* [WORK REQUIRED]
Return a copy of every line in the data below that contains "flops".

* [EXERCISE DATA]
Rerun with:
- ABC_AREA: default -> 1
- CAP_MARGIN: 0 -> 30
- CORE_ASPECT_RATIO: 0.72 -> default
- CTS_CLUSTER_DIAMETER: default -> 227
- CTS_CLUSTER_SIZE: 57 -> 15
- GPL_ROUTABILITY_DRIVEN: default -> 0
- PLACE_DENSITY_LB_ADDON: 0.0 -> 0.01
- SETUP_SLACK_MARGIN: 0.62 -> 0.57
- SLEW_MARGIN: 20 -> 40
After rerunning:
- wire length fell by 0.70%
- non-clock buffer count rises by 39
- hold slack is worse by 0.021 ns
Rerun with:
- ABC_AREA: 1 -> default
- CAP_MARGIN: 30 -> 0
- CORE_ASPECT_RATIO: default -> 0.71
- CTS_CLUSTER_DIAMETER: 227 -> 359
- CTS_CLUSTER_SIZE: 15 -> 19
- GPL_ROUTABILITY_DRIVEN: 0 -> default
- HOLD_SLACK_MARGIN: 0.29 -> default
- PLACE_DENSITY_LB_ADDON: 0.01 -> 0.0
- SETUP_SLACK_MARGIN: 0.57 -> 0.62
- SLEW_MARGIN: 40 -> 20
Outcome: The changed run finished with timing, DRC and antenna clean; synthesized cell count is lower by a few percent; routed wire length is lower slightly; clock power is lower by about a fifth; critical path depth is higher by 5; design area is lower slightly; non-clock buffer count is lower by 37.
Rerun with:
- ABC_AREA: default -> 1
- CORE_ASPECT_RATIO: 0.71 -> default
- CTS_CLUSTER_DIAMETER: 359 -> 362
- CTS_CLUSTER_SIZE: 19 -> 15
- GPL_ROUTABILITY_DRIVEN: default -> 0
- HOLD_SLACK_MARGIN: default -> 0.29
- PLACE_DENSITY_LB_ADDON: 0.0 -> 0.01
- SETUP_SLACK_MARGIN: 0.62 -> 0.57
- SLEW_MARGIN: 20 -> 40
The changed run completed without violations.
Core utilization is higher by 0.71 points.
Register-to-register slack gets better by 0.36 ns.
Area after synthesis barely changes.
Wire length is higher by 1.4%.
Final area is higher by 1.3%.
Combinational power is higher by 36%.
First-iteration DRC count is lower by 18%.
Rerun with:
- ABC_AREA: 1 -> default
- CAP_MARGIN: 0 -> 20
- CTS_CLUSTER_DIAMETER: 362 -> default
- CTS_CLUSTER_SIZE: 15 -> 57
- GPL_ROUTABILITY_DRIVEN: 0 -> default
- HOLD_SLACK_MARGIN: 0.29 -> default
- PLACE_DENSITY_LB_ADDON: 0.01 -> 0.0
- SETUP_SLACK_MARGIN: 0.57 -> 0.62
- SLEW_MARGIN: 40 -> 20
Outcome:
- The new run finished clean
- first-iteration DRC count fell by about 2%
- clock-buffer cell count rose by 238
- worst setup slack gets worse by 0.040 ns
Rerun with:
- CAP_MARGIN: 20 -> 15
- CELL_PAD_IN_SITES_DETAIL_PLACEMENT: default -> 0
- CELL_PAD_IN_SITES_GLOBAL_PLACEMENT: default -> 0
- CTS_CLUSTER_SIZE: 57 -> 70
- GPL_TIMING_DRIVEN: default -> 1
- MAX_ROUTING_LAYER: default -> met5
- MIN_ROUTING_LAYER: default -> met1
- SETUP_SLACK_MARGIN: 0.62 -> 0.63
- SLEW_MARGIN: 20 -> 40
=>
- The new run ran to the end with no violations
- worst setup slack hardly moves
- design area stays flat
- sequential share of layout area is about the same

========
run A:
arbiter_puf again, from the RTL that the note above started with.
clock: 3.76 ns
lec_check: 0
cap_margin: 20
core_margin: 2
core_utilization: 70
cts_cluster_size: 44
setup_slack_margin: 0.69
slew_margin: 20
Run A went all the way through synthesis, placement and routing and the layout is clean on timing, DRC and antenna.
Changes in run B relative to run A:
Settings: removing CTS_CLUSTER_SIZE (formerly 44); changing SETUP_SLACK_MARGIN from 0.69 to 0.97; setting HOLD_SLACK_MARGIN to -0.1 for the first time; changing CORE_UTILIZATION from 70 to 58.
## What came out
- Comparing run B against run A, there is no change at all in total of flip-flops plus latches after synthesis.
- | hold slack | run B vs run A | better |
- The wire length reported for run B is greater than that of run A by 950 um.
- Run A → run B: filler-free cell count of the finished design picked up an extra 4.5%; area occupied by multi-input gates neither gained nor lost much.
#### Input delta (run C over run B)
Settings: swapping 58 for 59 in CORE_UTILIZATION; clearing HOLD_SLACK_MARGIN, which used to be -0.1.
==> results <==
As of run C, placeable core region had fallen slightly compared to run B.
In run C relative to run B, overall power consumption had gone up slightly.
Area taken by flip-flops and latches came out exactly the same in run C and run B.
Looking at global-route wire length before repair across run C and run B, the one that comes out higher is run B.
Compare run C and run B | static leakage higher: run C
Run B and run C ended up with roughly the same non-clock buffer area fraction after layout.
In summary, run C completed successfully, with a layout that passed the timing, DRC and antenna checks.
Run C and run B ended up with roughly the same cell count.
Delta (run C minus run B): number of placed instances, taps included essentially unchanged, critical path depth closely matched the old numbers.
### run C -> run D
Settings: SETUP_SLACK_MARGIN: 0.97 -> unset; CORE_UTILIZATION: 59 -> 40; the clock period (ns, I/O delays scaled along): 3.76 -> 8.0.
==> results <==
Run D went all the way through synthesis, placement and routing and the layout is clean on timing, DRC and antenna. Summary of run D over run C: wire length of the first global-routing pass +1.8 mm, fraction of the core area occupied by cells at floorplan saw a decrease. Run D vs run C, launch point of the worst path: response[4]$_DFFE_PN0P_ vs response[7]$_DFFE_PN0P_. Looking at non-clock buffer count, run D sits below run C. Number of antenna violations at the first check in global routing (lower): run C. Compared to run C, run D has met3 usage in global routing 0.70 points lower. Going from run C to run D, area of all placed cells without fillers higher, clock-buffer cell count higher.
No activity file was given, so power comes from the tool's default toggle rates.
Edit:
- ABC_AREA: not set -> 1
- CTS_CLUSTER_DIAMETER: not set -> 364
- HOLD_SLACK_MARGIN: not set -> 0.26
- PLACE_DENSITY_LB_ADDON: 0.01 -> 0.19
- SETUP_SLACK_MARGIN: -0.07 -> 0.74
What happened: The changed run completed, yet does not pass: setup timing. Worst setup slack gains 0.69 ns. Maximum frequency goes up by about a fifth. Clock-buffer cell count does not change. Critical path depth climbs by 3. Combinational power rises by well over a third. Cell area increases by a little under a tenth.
Setup of job 6695:
==> flow/design.v (excerpt) <==
module tt_um_control_top #(
  parameter ADDRW = 24,
  parameter OPCODEW = 2,
  parameter REQ_QDEPTH = 4,
  parameter COMP_QDEPTH = 4
  ) (
    input  wire       ena,       
    input  wire       clk,       
    input  wire       rst_n,     
    input  wire [7:0] ui_in, 
    output wire [7:0] uo_out, 
    input  wire [7:0] uio_in,     
    output wire [7:0] uio_out, 
    output wire [7:0] uio_oe      
);
==> flow/config.mk <==
export PLATFORM = sky130hd
export DESIGN_NAME = tt_um_control_top
export DESIGN_NICKNAME = tt_um_control_top
export VERILOG_FILES = /design/flow/design.v
export SDC_FILE = /design/flow/constraint.sdc
export NUM_CORES = 4
export LEC_CHECK = 0
export ABC_AREA = 1
export CAP_MARGIN = 15
export CELL_PAD_IN_SITES_DETAIL_PLACEMENT = 1
export CELL_PAD_IN_SITES_GLOBAL_PLACEMENT = 3
export CORE_ASPECT_RATIO = 1.87
export CORE_MARGIN = 2
export CORE_UTILIZATION = 20
export CTS_CLUSTER_SIZE = 98
export GPL_TIMING_DRIVEN = 0
export HOLD_SLACK_MARGIN = 0.19
export MAX_ROUTING_LAYER = met4
export PLACE_DENSITY_LB_ADDON = 0.3
export SETUP_SLACK_MARGIN = 2.92
export SLEW_MARGIN = 20
export TNS_END_PERCENT = 65
==> flow/constraint.sdc <==
create_clock -name core_clock -period 10.0 [get_ports {clk}]
set_input_delay 2.0000 -clock core_clock [delete_from_list [all_inputs] [get_ports {clk}]]
set_output_delay 2.0000 -clock core_clock [all_outputs]
set_load 0.01 [all_outputs]
run.sh (not shown) runs the stock make flow with config.mk's settings and CLKGATE_MAP_FILE=.
Job 6695 closes out successfully: all stages finished, all timing, DRC and antenna checks passed.
The inputs of job 1379 differ from those of job 6695 as listed below.
==> flow/config.mk <==
export PLATFORM = sky130hd
export DESIGN_NAME = tt_um_control_top
export DESIGN_NICKNAME = tt_um_control_top
export VERILOG_FILES = /design/flow/design.v
export SDC_FILE = /design/flow/constraint.sdc
export NUM_CORES = 4
export LEC_CHECK = 0
export CAP_MARGIN = 20
export CORE_MARGIN = 2
export CORE_UTILIZATION = 8
export SLEW_MARGIN = 20
==> flow/constraint.sdc <==
create_clock -name core_clock -period 14.7 [get_ports {clk}]
set_input_delay 2.9400 -clock core_clock [delete_from_list [all_inputs] [get_ports {clk}]]
set_output_delay 2.9400 -clock core_clock [all_outputs]
set_load 0.01 [all_outputs]
### Flow results
Diff job 6695 -> job 1379 | largest incremental delay on the critical path | increase of 0.20 ns
The lower standard cell area after detailed placement of job 1379 and job 6695 is in job 6695.
Summary of the comparison: chip area estimate from yosys synthesis is lower in job 1379, relative to job 6695.
Clock power: job 1379 vs job 6695 down 37%
Higher layout buffer count excluding clock buffers goes to job 6695 over job 1379.
Inputs modified between job 1379 and job 2871:
--- a/flow/config.mk
+++ b/flow/config.mk
@@ -9,3 +9,3 @@
 export CORE_MARGIN = 2
-export CORE_UTILIZATION = 8
+export CORE_UTILIZATION = 40
 export SLEW_MARGIN = 20
==> flow/constraint.sdc <==
create_clock -name core_clock -period 5.86 [get_ports {clk}]
set_input_delay 1.1720 -clock core_clock [delete_from_list [all_inputs] [get_ports {clk}]]
set_output_delay 1.1720 -clock core_clock [all_outputs]
set_load 0.01 [all_outputs]
## What came out
Job 2871 finished end to end and its layout was clean on timing, DRC and antenna.
Of job 2871 and job 1379, the higher power in the clock group belongs to job 2871.
Overall fraction of global-route tracks in use (job 2871 over job 1379): increase, 15 points
Sort job 2871 and job 1379 by largest clock skew in the final design, descending, and job 2871 comes first.
Looking at number of inserted diodes across job 2871 and job 1379, the one that comes out lower is job 2871.
Tally of non-filler cells in the final layout in job 2871 is 4756 lower than in job 1379
Worst setup slack sits lower in job 2871 than in job 1379.
Job 2871: share of final layout cell area taken by non-clock buffers higher than job 1379
Looking only at switching power share of the total, and setting everything else aside, the lower value of job 2871 and job 1379 goes to job 2871.
Delta (job 2871 minus job 1379): total number of placement rows decreased 56%; flop share of the area increased 7.0 points; transition time at the pin with the least slew margin increased 0.0092 ns.

========
Starting RTL as in the previous note.
// tt_um_control_top
module tt_um_control_top #(
  parameter ADDRW = 24,
  parameter OPCODEW = 2,
  parameter REQ_QDEPTH = 4,
  parameter COMP_QDEPTH = 4
  ) (
    input  wire       ena,       
    input  wire       clk,       
    input  wire       rst_n,     
    input  wire [7:0] ui_in, 
    output wire [7:0] uo_out, 
    input  wire [7:0] uio_in,     
    output wire [7:0] uio_out, 
    output wire [7:0] uio_oe      
);
  wire [7:0] in_bus = ui_in | uio_in;
  wire mosi = in_bus[0];
  wire spi_clk = in_bus[1];
  wire cs_n = in_bus[2];
  wire bus_ready = in_bus[3];
  wire [2:0] ack_in = in_bus[6:4];   
  wire miso;
  wire [7:0] data_bus_out;
  wire data_bus_valid;
  wire [7:0] out_bus;
  assign out_bus[0] = miso;
  assign out_bus[6:1] = data_bus_out[6:1];
  assign out_bus[7] = data_bus_valid;
  assign uio_out = out_bus;
  assign uo_out = out_bus;
  assign uio_oe = 8'b0 & {8{&{1'b0, ena, in_bus[7], data_bus_out[7], data_bus_out[0], 
                              valid, serializer_err, curr_mode_top, counter_top}}};
  localparam AES_INSTRW = 3*ADDRW + OPCODEW;
  localparam SHA_INSTRW = 2*ADDRW + OPCODEW;
  wire valid;
  wire [OPCODEW-1:0] opcode;
  wire [ADDRW-1:0] key_addr;
  wire [ADDRW-1:0] text_addr;
  wire [ADDRW-1:0] dest_addr;
  wire req_q_valid;
  deserializer #(.ADDRW(ADDRW), .OPCODEW(OPCODEW)) 
  deserializer_inst(.clk(clk), .rst_n(rst_n), .spi_clk(spi_clk), .mosi(mosi), .cs_n(cs_n), 
                    .aes_ready_in(aes_queue_ready), .sha_ready_in(sha_queue_ready), 
  ...
Settings: LEC_CHECK=0, CAP_MARGIN=20, CORE_MARGIN=2, CORE_UTILIZATION=70, CTS_CLUSTER_DIAMETER=54, CTS_CLUSTER_SIZE=49, SETUP_SLACK_MARGIN=0.9, SLEW_MARGIN=20; clock period 3.33 ns.
The first run completed without violations.
Then changed:
Settings changed: CORE_UTILIZATION 70 to 37, CTS_CLUSTER_DIAMETER 54 to unset, CTS_CLUSTER_SIZE 49 to unset, SETUP_SLACK_MARGIN 0.9 to unset.
Clock period 3.33 ns to 5.86 ns, I/O delays scaled along.
Outcome: The changed run went through all stages and came out clean. Cell area rose by 1.6%. Non-clock buffer count fell by 83. Area after synthesis stays the same.

========
tt_um_control_top again, from the RTL that the note above started with.
==> flow/config.mk <==
export PLATFORM = sky130hd
export DESIGN_NAME = tt_um_control_top
export DESIGN_NICKNAME = tt_um_control_top
export VERILOG_FILES = /design/flow/design.v
export SDC_FILE = /design/flow/constraint.sdc
export NUM_CORES = 4
export LEC_CHECK = 0
export ABC_AREA = 1
export CAP_MARGIN = 20
export CORE_MARGIN = 2
export CORE_UTILIZATION = 72
export CTS_CLUSTER_DIAMETER = 380
export CTS_CLUSTER_SIZE = 15
export HOLD_SLACK_MARGIN = -0.1
export PLACE_DENSITY_LB_ADDON = 0.04
export SETUP_SLACK_MARGIN = 0.89
export SLEW_MARGIN = 20
==> flow/constraint.sdc <==
create_clock -name core_clock -period 3.26 [get_ports {clk}]
set_input_delay 0.6520 -clock core_clock [delete_from_list [all_inputs] [get_ports {clk}]]
set_output_delay 0.6520 -clock core_clock [all_outputs]
set_load 0.01 [all_outputs]
The first run finished with timing, DRC and antenna clean.
Next try:
--- a/flow/config.mk
+++ b/flow/config.mk
@@ -10,8 +10,4 @@
 export CORE_MARGIN = 2
 export CORE_UTILIZATION = 72
-export CTS_CLUSTER_DIAMETER = 380
-export CTS_CLUSTER_SIZE = 15
-export HOLD_SLACK_MARGIN = -0.1
-export PLACE_DENSITY_LB_ADDON = 0.04
-export SETUP_SLACK_MARGIN = 0.89
+export SETUP_SLACK_MARGIN = 0.31
 export SLEW_MARGIN = 20
==> flow/constraint.sdc (replaced) <==
create_clock -name core_clock -period 3.27 [get_ports {clk}]
set_input_delay 0.6540 -clock core_clock [delete_from_list [all_inputs] [get_ports {clk}]]
set_output_delay 0.6540 -clock core_clock [all_outputs]
set_load 0.01 [all_outputs]
Effect: Via count hardly moves. Final area rose slightly. Clock power rose by a quarter to a third. Global-route usage rose by 0.21 points. Routed wire length is about the same. Power rose by a few percent.

========
middle:
tt_um_control_top again, from the RTL that the note above started with.
==> flow/config.mk <==
export PLATFORM = sky130hd
export DESIGN_NAME = tt_um_control_top
export DESIGN_NICKNAME = tt_um_control_top
export VERILOG_FILES = /design/flow/design.v
export SDC_FILE = /design/flow/constraint.sdc
export NUM_CORES = 4
export LEC_CHECK = 0
export ABC_AREA = 1
export CAP_MARGIN = 20
export CORE_MARGIN = 2
export CORE_UTILIZATION = 72
export CTS_CLUSTER_DIAMETER = 396
export CTS_CLUSTER_SIZE = 14
export PLACE_DENSITY_LB_ADDON = 0.04
export SETUP_SLACK_MARGIN = 0.9
export SLEW_MARGIN = 20
==> flow/constraint.sdc <==
create_clock -name core_clock -period 3.33 [get_ports {clk}]
set_input_delay 0.6660 -clock core_clock [delete_from_list [all_inputs] [get_ports {clk}]]
set_output_delay 0.6660 -clock core_clock [all_outputs]
set_load 0.01 [all_outputs]
The inputs of north differ from those of middle as listed below.
Settings: CTS_CLUSTER_DIAMETER: 396 -> unset; SETUP_SLACK_MARGIN: 0.9 -> unset; CTS_CLUSTER_SIZE: 14 -> unset; PLACE_DENSITY_LB_ADDON: 0.04 -> unset; CORE_UTILIZATION: 72 -> 71; the clock period (ns, I/O delays scaled along): 3.33 -> 4.64.
From middle to north, synthesized cell count did not move at all. north vs middle: post-cts sizing count down in north. clkdlybuf4s50_1 as the critical-path cell with the highest stage delay was reported by north, and dfrtp_2 by middle. Power per cell area: north vs middle down about 25%. When the final numbers for north and middle were put side by side, the worst setup margin turned out to be greater in middle.
No activity file was given, so power comes from the tool's default toggle rates.
===== flow/config.mk =====
export PLATFORM = sky130hd
export DESIGN_NAME = part2
export DESIGN_NICKNAME = part2
export VERILOG_FILES = /design/flow/design.v
export SDC_FILE = /design/flow/constraint.sdc
export NUM_CORES = 4
export LEC_CHECK = 0
export CAP_MARGIN = 20
export CORE_MARGIN = 2
export CORE_UTILIZATION = 63
export CTS_CLUSTER_SIZE = 100
export SLEW_MARGIN = 20

===== flow/constraint.sdc =====
create_clock -name core_clock -period 6.14 [get_ports {clock}]
set_input_delay 1.2280 -clock core_clock [delete_from_list [all_inputs] [get_ports {clock}]]
set_output_delay 1.2280 -clock core_clock [all_outputs]
set_load 0.01 [all_outputs]

===== flow/design.v =====
module part2 (
    clear,
    clock,
    digit,
    digit_valid,
    end_of_line,
    total,
    line_result
);
    input clear;
    input clock;
    input [3:0] digit;
    input digit_valid;
    input end_of_line;
    output [63:0] total;
    output [47:0] line_result;
    wire [63:0] _205;
    wire [47:0] _38;
    wire [43:0] _196;
    wire [47:0] _197;
    wire [47:0] _193;
    wire [47:0] _186;
    wire [47:0] _172;
    wire [47:0] _158;
    wire [47:0] _144;
    wire [47:0] _130;
    wire [47:0] _116;
    wire [47:0] _102;
    wire [47:0] _88;
    wire [47:0] _74;
    wire [47:0] _60;
    wire vdd;
    wire _3;
    wire _5;
    wire [47:0] _49;
    wire [3:0] _7;
    wire [47:0] _45;
    wire _46;
    wire _47;
    wire [47:0] _50;
    wire [47:0] _52;
    wire [47:0] _8;
    reg [47:0] _43;
    wire [47:0] _9;
    wire [95:0] _57;
    wire [47:0] _58;
    wire [47:0] _61;
    wire _62;
    wire _63;
    wire [47:0] _64;
    wire [47:0] _66;
    wire [47:0] _10;
    reg [47:0] _55;
    wire [47:0] _11;
    wire [95:0] _71;
    wire [47:0] _72;
    wire [47:0] _75;
    wire _76;
    wire _77;
    wire [47:0] _78;
    wire [47:0] _80;
    wire [47:0] _12;
    reg [47:0] _69;
    wire [47:0] _13;
    wire [95:0] _85;
    wire [47:0] _86;
    wire [47:0] _89;
    wire _90;
    wire _91;
    wire [47:0] _92;
    wire [47:0] _94;
    wire [47:0] _14;
    reg [47:0] _83;
    wire [47:0] _15;
    wire [95:0] _99;
    wire [47:0] _100;
    wire [47:0] _103;
    wire _104;
    wire _105;
    wire [47:0] _106;
    wire [47:0] _108;
    wire [47:0] _16;
    reg [47:0] _97;
    wire [47:0] _17;
    wire [95:0] _113;
    wire [47:0] _114;
    wire [47:0] _117;
    wire _118;
    wire _119;
    wire [47:0] _120;
    wire [47:0] _122;
    wire [47:0] _18;
    reg [47:0] _111;
    wire [47:0] _19;
    wire [95:0] _127;
    wire [47:0] _128;
    wire [47:0] _131;
    wire _132;
    wire _133;
    wire [47:0] _134;
    wire [47:0] _136;
    wire [47:0] _20;
    reg [47:0] _125;
    wire [47:0] _21;
    wire [95:0] _141;
    wire [47:0] _142;
    wire [47:0] _145;
    wire _146;
    wire _147;
    wire [47:0] _148;
    wire [47:0] _150;
    wire [47:0] _22;
    reg [47:0] _139;
    wire [47:0] _23;
    wire [95:0] _155;
    wire [47:0] _156;
    wire [47:0] _159;
    wire _160;
    wire _161;
    wire [47:0] _162;
    wire [47:0] _164;
    wire [47:0] _24;
    reg [47:0] _153;
    wire [47:0] _25;
    wire [95:0] _169;
    wire [47:0] _170;
    wire [47:0] _173;
    wire _174;
    wire _175;
    wire [47:0] _176;
    wire [47:0] _178;
    wire [47:0] _26;
    reg [47:0] _167;
    wire [47:0] _27;
    wire [95:0] _183;
    wire [47:0] _184;
    wire [47:0] _187;
    wire _188;
    wire _189;
    wire [47:0] _190;
    wire [47:0] _192;
    wire [47:0] _28;
    reg [47:0] _181;
    wire [47:0] _29;
    wire [95:0] _194;
    wire [47:0] _195;
    wire [47:0] _198;
    wire _199;
    wire _31;
    wire _200;
    wire [47:0] _201;
    wire _33;
    wire [47:0] _203;
    wire [47:0] _34;
    reg [47:0] _40;
    wire [15:0] _207;
    wire [63:0] _208;
    wire [63:0] _209;
    wire [63:0] _35;
    reg [63:0] _206;
    assign _205 = 64'b0000000000000000000000000000000000000000000000000000000000000000;
    assign _38 = 48'b000000000000000000000000000000000000000000000000;
    assign _196 = 44'b00000000000000000000000000000000000000000000;
    assign _197 = { _196,
                    _7 };
    assign _193 = 48'b000000000000000000000000000000000000000000001010;
    assign _186 = { _196,
                    _7 };
    assign _172 = { _196,
                    _7 };
    assign _158 = { _196,
                    _7 };
    assign _144 = { _196,
                    _7 };
    assign _130 = { _196,
                    _7 };
    assign _116 = { _196,
                    _7 };
    assign _102 = { _196,
                    _7 };
    assign _88 = { _196,
                   _7 };
    assign _74 = { _196,
                   _7 };
    assign _60 = { _196,
                   _7 };
    assign vdd = 1'b1;
    assign _3 = clear;
    assign _5 = clock;
    assign _49 = { _196,
                   _7 };
    assign _7 = digit;
    assign _45 = { _196,
                   _7 };
    assign _46 = _43 < _45;
    assign _47 = _31 & _46;
    assign _50 = _47 ? _49 : _43;
    assign _52 = _33 ? _38 : _50;
    assign _8 = _52;
    always @(posedge _5) begin
        if (_3)
            _43 <= _38;
        else
            _43 <= _8;
    end
    assign _9 = _43;
    assign _57 = _9 * _193;
    assign _58 = _57[47:0];
    assign _61 = _58 + _60;
    assign _62 = _55 < _61;
    assign _63 = _31 & _62;
    assign _64 = _63 ? _61 : _55;
    assign _66 = _33 ? _38 : _64;
    assign _10 = _66;
    always @(posedge _5) begin
        if (_3)
            _55 <= _38;
        else
            _55 <= _10;
    end
    assign _11 = _55;
    assign _71 = _11 * _193;
    assign _72 = _71[47:0];
    assign _75 = _72 + _74;
    assign _76 = _69 < _75;
    assign _77 = _31 & _76;
    assign _78 = _77 ? _75 : _69;
    assign _80 = _33 ? _38 : _78;
    assign _12 = _80;
    always @(posedge _5) begin
        if (_3)
            _69 <= _38;
        else
            _69 <= _12;
    end
    assign _13 = _69;
    assign _85 = _13 * _193;
    assign _86 = _85[47:0];
    assign _89 = _86 + _88;
    assign _90 = _83 < _89;
    assign _91 = _31 & _90;
    assign _92 = _91 ? _89 : _83;
    assign _94 = _33 ? _38 : _92;
    assign _14 = _94;
    always @(posedge _5) begin
        if (_3)
            _83 <= _38;
        else
            _83 <= _14;
    end
    assign _15 = _83;
    assign _99 = _15 * _193;
    assign _100 = _99[47:0];
    assign _103 = _100 + _102;
    assign _104 = _97 < _103;
    assign _105 = _31 & _104;
    assign _106 = _105 ? _103 : _97;
    assign _108 = _33 ? _38 : _106;
    assign _16 = _108;
    always @(posedge _5) begin
        if (_3)
            _97 <= _38;
        else
            _97 <= _16;
    end
    assign _17 = _97;
    assign _113 = _17 * _193;
    assign _114 = _113[47:0];
    assign _117 = _114 + _116;
    assign _118 = _111 < _117;
    assign _119 = _31 & _118;
    assign _120 = _119 ? _117 : _111;
    assign _122 = _33 ? _38 : _120;
    assign _18 = _122;
    always @(posedge _5) begin
        if (_3)
            _111 <= _38;
        else
            _111 <= _18;
    end
    assign _19 = _111;
    assign _127 = _19 * _193;
    assign _128 = _127[47:0];
    assign _131 = _128 + _130;
    assign _132 = _125 < _131;
    assign _133 = _31 & _132;
    assign _134 = _133 ? _131 : _125;
    assign _136 = _33 ? _38 : _134;
    assign _20 = _136;
    always @(posedge _5) begin
        if (_3)
            _125 <= _38;
        else
            _125 <= _20;
    end
    assign _21 = _125;
    assign _141 = _21 * _193;
    assign _142 = _141[47:0];
    assign _145 = _142 + _144;
    assign _146 = _139 < _145;
    assign _147 = _31 & _146;
    assign _148 = _147 ? _145 : _139;
    assign _150 = _33 ? _38 : _148;
    assign _22 = _150;
    always @(posedge _5) begin
        if (_3)
            _139 <= _38;
        else
            _139 <= _22;
    end
    assign _23 = _139;
    assign _155 = _23 * _193;
    assign _156 = _155[47:0];
    assign _159 = _156 + _158;
    assign _160 = _153 < _159;
    assign _161 = _31 & _160;
    assign _162 = _161 ? _159 : _153;
    assign _164 = _33 ? _38 : _162;
    assign _24 = _164;
    always @(posedge _5) begin
        if (_3)
            _153 <= _38;
        else
            _153 <= _24;
    end
    assign _25 = _153;
    assign _169 = _25 * _193;
    assign _170 = _169[47:0];
    assign _173 = _170 + _172;
    assign _174 = _167 < _173;
    assign _175 = _31 & _174;
    assign _176 = _175 ? _173 : _167;
    assign _178 = _33 ? _38 : _176;
    assign _26 = _178;
    always @(posedge _5) begin
        if (_3)
            _167 <= _38;
        else
            _167 <= _26;
    end
    assign _27 = _167;
    assign _183 = _27 * _193;
    assign _184 = _183[47:0];
    assign _187 = _184 + _186;
    assign _188 = _181 < _187;
    assign _189 = _31 & _188;
    assign _190 = _189 ? _187 : _181;
    assign _192 = _33 ? _38 : _190;
    assign _28 = _192;
    always @(posedge _5) begin
        if (_3)
            _181 <= _38;
        else
            _181 <= _28;
    end
    assign _29 = _181;
    assign _194 = _29 * _193;
    assign _195 = _194[47:0];
    assign _198 = _195 + _197;
    assign _199 = _40 < _198;
    assign _31 = digit_valid;
    assign _200 = _31 & _199;
    assign _201 = _200 ? _198 : _40;
    assign _33 = end_of_line;
    assign _203 = _33 ? _38 : _201;
    assign _34 = _203;
    always @(posedge _5) begin
        if (_3)
            _40 <= _38;
        else
            _40 <= _34;
    end
    assign _207 = 16'b0000000000000000;
    assign _208 = { _207,
                    _40 };
    assign _209 = _206 + _208;
    assign _35 = _209;
    always @(posedge _5) begin
        if (_3)
            _206 <= _205;
        else
            if (_33)
                _206 <= _35;
    end
    assign total = _206;
    assign line_result = _40;
endmodule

* [TASK OUTPUT]
- Comparing run B against run A, there is no change at all in total of flip-flops plus latches after synthesis.
Area taken by flip-flops and latches came out exactly the same in run C and run B.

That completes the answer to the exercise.